An MDL-Based Classifier for Transactional Datasets with Application in Malware Detection
Behzad Asadi, Vijay Varadharajan

TL;DR
This paper introduces an MDL-based classifier for transactional datasets, specifically applied to static malware detection using API call patterns, achieving performance comparable to deep neural networks with added interpretability.
Contribution
The paper presents a novel MDL-based classification method that summarizes patterns efficiently for malware detection, avoiding pattern explosion and providing interpretability.
Findings
Classifier performs close to deep neural networks.
Method effectively summarizes patterns for malware detection.

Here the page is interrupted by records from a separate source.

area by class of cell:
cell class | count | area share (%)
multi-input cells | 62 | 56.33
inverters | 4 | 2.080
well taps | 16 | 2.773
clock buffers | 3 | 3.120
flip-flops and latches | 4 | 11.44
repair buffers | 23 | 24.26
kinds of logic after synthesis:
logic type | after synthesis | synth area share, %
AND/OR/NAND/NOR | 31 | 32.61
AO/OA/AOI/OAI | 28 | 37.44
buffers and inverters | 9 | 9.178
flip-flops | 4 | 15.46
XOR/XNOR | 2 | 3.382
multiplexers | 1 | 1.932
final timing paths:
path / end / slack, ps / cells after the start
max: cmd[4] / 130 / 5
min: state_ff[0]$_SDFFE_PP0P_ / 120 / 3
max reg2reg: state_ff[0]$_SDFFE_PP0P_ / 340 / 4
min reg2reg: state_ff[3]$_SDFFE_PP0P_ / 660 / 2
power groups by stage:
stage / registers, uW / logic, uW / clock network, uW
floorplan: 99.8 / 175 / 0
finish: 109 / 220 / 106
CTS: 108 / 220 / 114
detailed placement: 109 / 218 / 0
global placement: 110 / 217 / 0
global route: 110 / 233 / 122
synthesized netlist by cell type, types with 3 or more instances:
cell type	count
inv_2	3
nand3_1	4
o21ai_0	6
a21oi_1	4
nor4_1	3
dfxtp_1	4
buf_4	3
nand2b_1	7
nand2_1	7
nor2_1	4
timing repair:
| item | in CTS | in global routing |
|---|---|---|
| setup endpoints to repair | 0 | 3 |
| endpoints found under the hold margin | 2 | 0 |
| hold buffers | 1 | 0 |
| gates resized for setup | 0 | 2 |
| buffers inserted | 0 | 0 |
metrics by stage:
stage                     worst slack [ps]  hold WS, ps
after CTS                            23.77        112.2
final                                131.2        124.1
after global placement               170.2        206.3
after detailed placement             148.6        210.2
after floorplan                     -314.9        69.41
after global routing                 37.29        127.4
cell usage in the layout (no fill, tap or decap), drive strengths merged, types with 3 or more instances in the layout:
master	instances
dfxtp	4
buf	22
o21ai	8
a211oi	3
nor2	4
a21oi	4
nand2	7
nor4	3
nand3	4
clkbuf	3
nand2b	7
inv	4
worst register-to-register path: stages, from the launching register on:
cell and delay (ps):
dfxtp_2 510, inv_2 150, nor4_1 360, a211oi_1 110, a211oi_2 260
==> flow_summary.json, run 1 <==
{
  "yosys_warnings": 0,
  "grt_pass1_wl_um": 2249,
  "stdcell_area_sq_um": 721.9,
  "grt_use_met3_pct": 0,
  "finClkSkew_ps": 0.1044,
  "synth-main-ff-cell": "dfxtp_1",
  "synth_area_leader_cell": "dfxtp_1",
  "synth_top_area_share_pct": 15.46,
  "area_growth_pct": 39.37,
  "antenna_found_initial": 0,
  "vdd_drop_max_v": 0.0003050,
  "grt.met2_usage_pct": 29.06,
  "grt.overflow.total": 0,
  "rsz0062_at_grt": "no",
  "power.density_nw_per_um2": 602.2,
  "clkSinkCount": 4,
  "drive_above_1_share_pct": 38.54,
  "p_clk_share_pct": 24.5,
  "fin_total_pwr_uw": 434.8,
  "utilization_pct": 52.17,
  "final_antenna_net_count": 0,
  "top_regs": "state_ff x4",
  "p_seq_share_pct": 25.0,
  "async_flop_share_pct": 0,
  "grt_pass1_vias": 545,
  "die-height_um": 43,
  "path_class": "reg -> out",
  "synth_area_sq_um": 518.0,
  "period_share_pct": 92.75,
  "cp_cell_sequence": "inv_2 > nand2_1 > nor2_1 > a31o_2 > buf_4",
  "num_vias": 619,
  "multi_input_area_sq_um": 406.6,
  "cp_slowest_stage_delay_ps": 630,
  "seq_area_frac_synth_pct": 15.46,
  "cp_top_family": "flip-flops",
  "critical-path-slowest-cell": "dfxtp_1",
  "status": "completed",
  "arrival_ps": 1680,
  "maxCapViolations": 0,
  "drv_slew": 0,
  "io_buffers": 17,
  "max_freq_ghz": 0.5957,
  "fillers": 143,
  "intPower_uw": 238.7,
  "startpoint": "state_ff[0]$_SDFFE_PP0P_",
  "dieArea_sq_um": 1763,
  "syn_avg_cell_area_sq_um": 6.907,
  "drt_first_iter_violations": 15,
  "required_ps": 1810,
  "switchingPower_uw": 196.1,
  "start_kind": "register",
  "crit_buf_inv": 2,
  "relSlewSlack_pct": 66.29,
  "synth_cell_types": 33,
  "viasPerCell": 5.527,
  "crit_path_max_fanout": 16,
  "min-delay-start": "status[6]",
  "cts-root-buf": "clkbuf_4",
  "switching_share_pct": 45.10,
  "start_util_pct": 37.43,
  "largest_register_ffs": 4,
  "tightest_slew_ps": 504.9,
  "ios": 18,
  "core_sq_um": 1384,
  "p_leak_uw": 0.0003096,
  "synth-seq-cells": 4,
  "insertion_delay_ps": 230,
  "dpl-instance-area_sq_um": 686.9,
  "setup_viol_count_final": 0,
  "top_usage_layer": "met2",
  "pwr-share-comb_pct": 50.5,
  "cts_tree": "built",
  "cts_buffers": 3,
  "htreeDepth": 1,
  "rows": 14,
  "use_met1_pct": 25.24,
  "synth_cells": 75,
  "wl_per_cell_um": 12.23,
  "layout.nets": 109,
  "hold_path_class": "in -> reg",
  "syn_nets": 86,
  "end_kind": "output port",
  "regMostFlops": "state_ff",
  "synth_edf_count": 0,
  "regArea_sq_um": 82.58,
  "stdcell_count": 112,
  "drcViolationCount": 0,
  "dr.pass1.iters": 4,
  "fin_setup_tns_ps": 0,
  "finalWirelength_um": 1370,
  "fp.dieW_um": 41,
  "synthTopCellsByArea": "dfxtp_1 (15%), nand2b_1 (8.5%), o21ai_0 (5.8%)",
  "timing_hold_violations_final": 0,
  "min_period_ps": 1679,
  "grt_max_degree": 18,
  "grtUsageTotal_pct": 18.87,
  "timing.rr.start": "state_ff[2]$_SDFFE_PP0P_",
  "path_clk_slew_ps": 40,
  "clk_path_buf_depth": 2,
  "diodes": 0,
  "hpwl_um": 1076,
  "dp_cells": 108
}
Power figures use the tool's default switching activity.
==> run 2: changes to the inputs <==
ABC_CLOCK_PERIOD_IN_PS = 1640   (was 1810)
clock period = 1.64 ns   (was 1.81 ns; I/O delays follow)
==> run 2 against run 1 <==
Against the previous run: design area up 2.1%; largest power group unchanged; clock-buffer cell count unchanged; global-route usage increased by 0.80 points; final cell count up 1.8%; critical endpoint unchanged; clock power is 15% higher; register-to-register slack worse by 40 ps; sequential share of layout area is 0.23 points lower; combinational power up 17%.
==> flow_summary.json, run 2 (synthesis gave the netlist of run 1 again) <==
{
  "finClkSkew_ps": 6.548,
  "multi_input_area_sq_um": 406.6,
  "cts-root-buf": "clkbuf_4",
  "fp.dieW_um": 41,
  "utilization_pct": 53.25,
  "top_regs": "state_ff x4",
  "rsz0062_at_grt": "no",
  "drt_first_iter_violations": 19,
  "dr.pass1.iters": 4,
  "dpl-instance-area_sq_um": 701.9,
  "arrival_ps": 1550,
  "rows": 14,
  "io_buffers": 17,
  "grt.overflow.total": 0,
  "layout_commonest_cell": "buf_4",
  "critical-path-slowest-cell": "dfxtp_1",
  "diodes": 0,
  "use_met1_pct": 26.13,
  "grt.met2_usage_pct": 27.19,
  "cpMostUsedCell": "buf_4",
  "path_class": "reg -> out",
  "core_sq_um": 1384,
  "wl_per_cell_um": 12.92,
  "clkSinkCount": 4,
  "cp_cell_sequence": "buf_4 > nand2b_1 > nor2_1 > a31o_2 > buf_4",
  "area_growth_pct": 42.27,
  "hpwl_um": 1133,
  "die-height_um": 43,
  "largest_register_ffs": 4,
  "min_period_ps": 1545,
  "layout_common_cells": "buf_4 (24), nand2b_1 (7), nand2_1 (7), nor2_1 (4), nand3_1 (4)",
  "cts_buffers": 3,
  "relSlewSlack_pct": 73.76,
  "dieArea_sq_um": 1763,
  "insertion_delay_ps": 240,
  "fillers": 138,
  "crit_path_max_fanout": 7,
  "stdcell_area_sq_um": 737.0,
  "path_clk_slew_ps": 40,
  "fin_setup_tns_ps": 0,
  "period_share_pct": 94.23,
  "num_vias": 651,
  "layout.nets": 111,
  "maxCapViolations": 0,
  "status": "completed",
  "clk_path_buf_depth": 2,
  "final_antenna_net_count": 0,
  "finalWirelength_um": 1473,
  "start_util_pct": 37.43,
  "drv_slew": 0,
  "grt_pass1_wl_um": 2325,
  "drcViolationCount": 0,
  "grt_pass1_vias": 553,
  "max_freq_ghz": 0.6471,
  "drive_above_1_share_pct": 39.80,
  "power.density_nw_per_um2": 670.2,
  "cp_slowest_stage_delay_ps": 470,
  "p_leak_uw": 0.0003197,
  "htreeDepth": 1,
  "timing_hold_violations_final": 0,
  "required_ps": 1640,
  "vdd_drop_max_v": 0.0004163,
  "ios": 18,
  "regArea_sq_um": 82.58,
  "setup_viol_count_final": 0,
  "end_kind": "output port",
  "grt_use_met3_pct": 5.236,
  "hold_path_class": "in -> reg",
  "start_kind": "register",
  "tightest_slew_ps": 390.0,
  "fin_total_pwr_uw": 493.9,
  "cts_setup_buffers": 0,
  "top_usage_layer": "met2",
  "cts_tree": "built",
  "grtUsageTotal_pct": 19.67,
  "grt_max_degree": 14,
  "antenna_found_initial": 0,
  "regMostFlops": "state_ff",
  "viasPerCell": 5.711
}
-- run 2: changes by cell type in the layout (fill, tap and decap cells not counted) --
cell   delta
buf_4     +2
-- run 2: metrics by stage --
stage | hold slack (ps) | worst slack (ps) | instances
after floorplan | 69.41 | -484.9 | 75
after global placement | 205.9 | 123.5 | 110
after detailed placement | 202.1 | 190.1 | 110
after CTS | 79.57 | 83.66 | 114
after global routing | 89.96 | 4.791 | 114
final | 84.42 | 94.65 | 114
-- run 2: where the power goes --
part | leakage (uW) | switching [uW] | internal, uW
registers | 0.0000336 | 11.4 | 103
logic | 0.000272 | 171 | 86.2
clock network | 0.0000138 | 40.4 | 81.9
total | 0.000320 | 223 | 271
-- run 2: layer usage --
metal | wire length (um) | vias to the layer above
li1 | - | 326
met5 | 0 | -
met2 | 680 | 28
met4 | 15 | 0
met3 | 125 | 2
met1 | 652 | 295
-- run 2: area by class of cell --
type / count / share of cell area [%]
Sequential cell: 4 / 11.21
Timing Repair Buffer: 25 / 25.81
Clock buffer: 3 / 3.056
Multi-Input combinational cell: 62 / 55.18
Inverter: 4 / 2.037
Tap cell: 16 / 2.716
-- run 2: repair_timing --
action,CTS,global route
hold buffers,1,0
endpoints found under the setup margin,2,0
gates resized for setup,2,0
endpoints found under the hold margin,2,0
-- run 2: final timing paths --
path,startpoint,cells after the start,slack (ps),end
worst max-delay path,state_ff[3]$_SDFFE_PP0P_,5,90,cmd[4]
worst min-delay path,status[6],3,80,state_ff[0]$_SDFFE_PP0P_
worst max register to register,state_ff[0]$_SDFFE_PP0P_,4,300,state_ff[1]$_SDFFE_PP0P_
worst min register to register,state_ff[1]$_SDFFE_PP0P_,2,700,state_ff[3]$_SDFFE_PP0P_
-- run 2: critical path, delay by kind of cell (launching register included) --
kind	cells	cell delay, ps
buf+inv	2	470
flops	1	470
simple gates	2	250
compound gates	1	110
[src/design/nrs_datapath.sv]
`timescale 1ns / 1ps
// Datapath: registers, scoreboard state, bitmap word search and result register.
module nrs_datapath import nrs_pkg::*; #(
   parameter int unsigned MAX_PACKETS   = MAX_PACKETS_DEFAULT,
   parameter int unsigned PAYLOAD_BYTES = PAYLOAD_BYTES_DEFAULT,
   localparam int unsigned Words = (MAX_PACKETS + MAP_WORD_BITS - 1) / MAP_WORD_BITS,
   localparam int unsigned AddrW = (Words > 1) ? $clog2(Words) : 1
) (
   input  logic                        clock,
   input  logic                        reset,
   input  logic                        csr_write_enable,
   input  logic [CSR_INDEX_W-1:0]      csr_index,
   input  logic [CSR_DATA_W-1:0]       csr_write_data,
   input  logic                        req_command,
   input  logic signed [SEQ_NUM_W-1:0] req_seq_num,
   input  ctrl_cmd_type                cmd,
   output dp_status_type               status,
   output logic                        mem_we,
   output logic [AddrW-1:0]            mem_waddr,
   output logic [MAP_WORD_BITS-1:0]    mem_wdata,
   output logic [AddrW-1:0]            mem_raddr,
   input  logic [MAP_WORD_BITS-1:0]    mem_rdata,
   input  logic                        rsp_ready,
   output logic                        rsp_valid,
   output logic [KIND_W-1:0]           rsp_result_kind,
   output logic [OFFSET_W-1:0]         rsp_write_offset,
   output logic [LENGTH_W-1:0]         rsp_write_length,
   output logic [NACK_W-1:0]           rsp_nack_seq,
   output logic                        rsp_complete
);
   localparam int unsigned SeqW = (MAX_PACKETS > 1) ? $clog2(MAX_PACKETS) : 1;
   localparam int unsigned CntW = SeqW + 1;
   localparam int unsigned ProdW = CntW + RECIP5_W;

   // Configuration and scoreboard state
   logic [PACKET_COUNT_W-1:0] pkt_count_ff;
   logic [LAST_BYTES_W-1:0]   last_bytes_ff;
   logic [CntW-1:0]           n_div5_ff;
   logic [CntW-1:0]           dp_ff, dp_in;
   logic [SeqW-1:0]           high_ff, high_in;
   logic [CntW-1:0]           count_ff, count_in;
   logic [CntW-1:0]           sp_ff, sp_in;
   logic                      rec_ff, rec_in;
   logic [CntW-1:0]           cur_ff, cur_in;
   logic [CntW-1:0]           lim_ff, lim_in;
   logic [AddrW-1:0]          clr_ff;
   logic                      out_valid_ff;

   // Item and result payload
   logic                      item_tick_ff;
   logic [SEQ_NUM_W-1:0]      item_seq_ff;
   kind_type                  res_kind_ff, res_kind_in;
   logic [OFFSET_W-1:0]       res_off_ff, res_off_in;
   logic [LENGTH_W-1:0]       res_len_ff, res_len_in;
   logic [NACK_W-1:0]         res_nack_ff, res_nack_in;
   logic [KIND_W-1:0]         out_kind_ff;
   logic [OFFSET_W-1:0]       out_off_ff;
   logic [LENGTH_W-1:0]       out_len_ff;
   logic [NACK_W-1:0]         out_nack_ff;
   logic                      out_complete_ff;

   logic [CntW-1:0]           n_eff;
   logic [ProdW-1:0]          n_prod;
   logic [31:0]               n32, h32, seq32, dp32, cur32, pos32, base32, cand32, lim32;
   logic [31:0]               hor32, limit_new32;
   logic [BIT_IDX_W:0]        search;
   logic                      found, in_range, hit, fresh, out_load, complete_now;
   logic [BIT_IDX_W-1:0]      seq_bit;
   logic [AddrW-1:0]          seq_addr;
   logic [LENGTH_W-1:0]       final_len;

   assign n_eff  = (32'(pkt_count_ff) > 32'(MAX_PACKETS)) ? CntW'(MAX_PACKETS)
                                                          : CntW'(pkt_count_ff);
   assign n_prod = ProdW'(n_eff) * ProdW'(RECIP5);

   assign n32      = 32'(n_eff);
   assign h32      = 32'(high_ff);
   assign seq32    = item_seq_ff;
   assign dp32     = 32'(dp_ff);
   assign cur32    = 32'(cur_ff);
   assign lim32    = 32'(lim_ff);
   assign seq_bit  = item_seq_ff[BIT_IDX_W-1:0];
   assign seq_addr = item_seq_ff[BIT_IDX_W +: AddrW];
   assign in_range = !seq32[31] && (seq32 < n32);
   assign hit      = mem_rdata[seq_bit];
   assign fresh    = in_range && !hit;

   // The prefix walk and the NACK scan share one word search.
   assign pos32  = (cmd.addr_sel == ADDR_PREFIX) ? dp32 : cur32;
   assign base32 = pos32 & ~32'(MAP_WORD_BITS - 1);
   assign search = first_set(~mem_rdata & ({MAP_WORD_BITS{1'b1}} << pos32[BIT_IDX_W-1:0]));
   assign found  = search[BIT_IDX_W];
   assign cand32 = found ? base32 + 32'(search[BIT_IDX_W-1:0]) : base32 + 32'(MAP_WORD_BITS);

   assign hor32 = (5 * h32 > 4 * n32) ? h32 + 32'(n_div5_ff) : h32;
   assign limit_new32 = (hor32 + 32'd1 < n32) ? hor32 + 32'd1 : n32;

   assign final_len = (32'(last_bytes_ff) > 32'(PAYLOAD_BYTES)) ? LENGTH_W'(PAYLOAD_BYTES)
                                                                : last_bytes_ff;
   assign complete_now = (count_ff == n_eff);

   always_comb begin
      status.clear_last  = (32'(clr_ff) == 32'(Words - 1));
      status.tick_active = rec_ff && !complete_now;
      status.pfx_go      = dp_ff < lim_ff;
      status.pfx_cont    = !found && (base32 + 32'(MAP_WORD_BITS) < lim32);
      status.scan_go     = cur_ff < n_eff;
      status.scan_cont   = !(found && cand32 < n32) && (base32 + 32'(MAP_WORD_BITS) < n32);
      status.out_free    = !out_valid_ff || rsp_ready;
   end

   always_comb begin
      case (cmd.addr_sel)
         ADDR_CLEAR:  mem_raddr = clr_ff;
         ADDR_ITEM:   mem_raddr = seq_addr;
         ADDR_PREFIX: mem_raddr = dp32[BIT_IDX_W +: AddrW];
         ADDR_CURSOR: mem_raddr = cur32[BIT_IDX_W +: AddrW];
         default:     mem_raddr = seq_addr;
      endcase
   end

   assign mem_we    = (cmd.op == OP_CLEAR) || (cmd.op == OP_ARR_CHECK && fresh);
   assign mem_waddr = (cmd.op == OP_CLEAR) ? clr_ff : seq_addr;
   assign mem_wdata = (cmd.op == OP_CLEAR) ? '0
                                           : (mem_rdata | (MAP_WORD_BITS'(1) << seq_bit));

   always_comb begin
      dp_in       = dp_ff;
      high_in     = high_ff;
      count_in    = count_ff;
      sp_in       = sp_ff;
      rec_in      = rec_ff;
      cur_in      = cur_ff;
      lim_in      = lim_ff;
      res_kind_in = res_kind_ff;
      res_off_in  = res_off_ff;
      res_len_in  = res_len_ff;
      res_nack_in = res_nack_ff;
      case (cmd.op)
         OP_LOAD: begin
            res_off_in  = '0;
            res_len_in  = '0;
            res_nack_in = '0;
         end
         OP_ARR_CHECK: begin
            if (fresh) begin
               if (CntW'(seq32) > CntW'(high_ff)) high_in = SeqW'(seq32);
               count_in    = count_ff + CntW'(1);
               res_kind_in = KIND_ACCEPTED;
               res_off_in  = OFFSET_W'(seq32 * 32'(PAYLOAD_BYTES));
               res_len_in  = (seq32 == n32 - 32'd1) ? final_len : LENGTH_W'(PAYLOAD_BYTES);
            end else begin
               res_kind_in = KIND_DROPPED;
            end
         end
         OP_RECOVER: begin
            if (!complete_now && (5 * h32 >= 4 * n32)) rec_in = 1'b1;
         end
         OP_TICK_START: begin
            lim_in = CntW'(limit_new32);
            if (!status.tick_active) res_kind_in = KIND_IDLE;
         end
         OP_PFX_CHECK: begin
            dp_in = (cand32 < lim32) ? CntW'(cand32) : lim_ff;
         end
         OP_SCAN_START: cur_in = sp_ff;
         OP_SCAN_EXHAUST: begin
            sp_in       = dp_ff;
            res_kind_in = KIND_NO_NACK;
         end
         OP_SCAN_CHECK: begin
            if (found && cand32 < n32) begin
               sp_in       = (cand32 == n32 - 32'd1) ? dp_ff : CntW'(cand32 + 32'd1);
               res_kind_in = KIND_NACK;
               res_nack_in = NACK_W'(cand32);
            end else if (status.scan_cont) begin
               cur_in = CntW'(base32 + 32'(MAP_WORD_BITS));
            end else begin
               sp_in       = dp_ff;
               res_kind_in = KIND_NO_NACK;
            end
         end
         default: begin
         end
      endcase
   end

   assign out_load = (cmd.op == OP_FINISH) && status.out_free;

   always_ff @(posedge clock) begin
      if (reset) begin
         pkt_count_ff  <= PACKET_COUNT_W'(1);
         last_bytes_ff <= LAST_BYTES_W'(1250);
         dp_ff         <= '0;
         high_ff       <= '0;
         count_ff      <= '0;
         sp_ff         <= '0;
         rec_ff        <= 1'b0;
         cur_ff        <= '0;
         lim_ff        <= '0;
         clr_ff        <= '0;
         out_valid_ff  <= 1'b0;
      end else begin
         if (csr_write_enable) begin
            case (csr_index_type'(csr_index))
               CSR_PACKET_COUNT: pkt_count_ff <= PACKET_COUNT_W'(csr_write_data);
               CSR_LAST_BYTES:   last_bytes_ff <= csr_write_data[LAST_BYTES_W-1:0];
               default: begin
               end
            endcase
         end
         dp_ff    <= dp_in;
         high_ff  <= high_in;
         count_ff <= count_in;
         sp_ff    <= sp_in;
         rec_ff   <= rec_in;
         cur_ff   <= cur_in;
         lim_ff   <= lim_in;
         if (cmd.op == OP_CLEAR) clr_ff <= clr_ff + AddrW'(1);
         if (out_load) begin
            out_valid_ff <= 1'b1;
         end else if (rsp_ready) begin
            out_valid_ff <= 1'b0;
         end
      end
   end

   always_ff @(posedge clock) begin
      n_div5_ff   <= CntW'(n_prod >> RECIP5_SHIFT);
      res_kind_ff <= res_kind_in;
      res_off_ff  <= res_off_in;
      res_len_ff  <= res_len_in;
      res_nack_ff <= res_nack_in;
      if (cmd.op == OP_LOAD) begin
         item_tick_ff <= req_command;
         item_seq_ff  <= req_seq_num;
      end
      if (out_load) begin
         out_kind_ff     <= res_kind_ff;
         out_off_ff      <= res_off_ff;
         out_len_ff      <= res_len_ff;
         out_nack_ff     <= res_nack_ff;
         out_complete_ff <= complete_now;
      end
   end

   assign rsp_valid        = out_valid_ff;
   assign rsp_result_kind  = out_kind_ff;
   assign rsp_write_offset = out_off_ff;
   assign rsp_write_length = out_len_ff;
   assign rsp_nack_seq     = out_nack_ff;
   assign rsp_complete     = out_complete_ff;

   // Arrival processing only runs on an arrival word.
   a_arrival_only: assert property (@(posedge clock) disable iff (reset)
      cmd.op == OP_ARR_CHECK |-> !item_tick_ff)
      else $error("arrival check on a tick word");

   // The complete-prefix pointer never moves backwards.
   a_prefix_monotonic: assert property (@(posedge clock) disable iff (reset)
      1'b1 |=> dp_ff >= $past(dp_ff))
      else $error("complete-prefix pointer moved backwards");

   // Recovery, once on, stays on until reset.
   a_recovery_sticky: assert property (@(posedge clock) disable iff (reset)
      rec_ff |=> rec_ff)
      else $error("recovery flag dropped");
endmodule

Classifier offers interpretability advantages.
Abstract
We design a classifier for transactional datasets with application in malware detection. We build the classifier based on the minimum description length (MDL) principle. This involves selecting a model that best compresses the training dataset for each class considering the MDL criterion. To select a model for a dataset, we first use clustering followed by closed frequent pattern mining to extract a subset of closed frequent patterns (CFPs). We show that this method acts as a pattern summarization method to avoid pattern explosion; this is done by giving priority to longer CFPs, and without requiring to extract all CFPs. We then use the MDL criterion to further summarize extracted patterns, and construct a code table of patterns. This code table is considered as the selected model for the compression of the dataset. We evaluate our classifier for the problem of static malware detection…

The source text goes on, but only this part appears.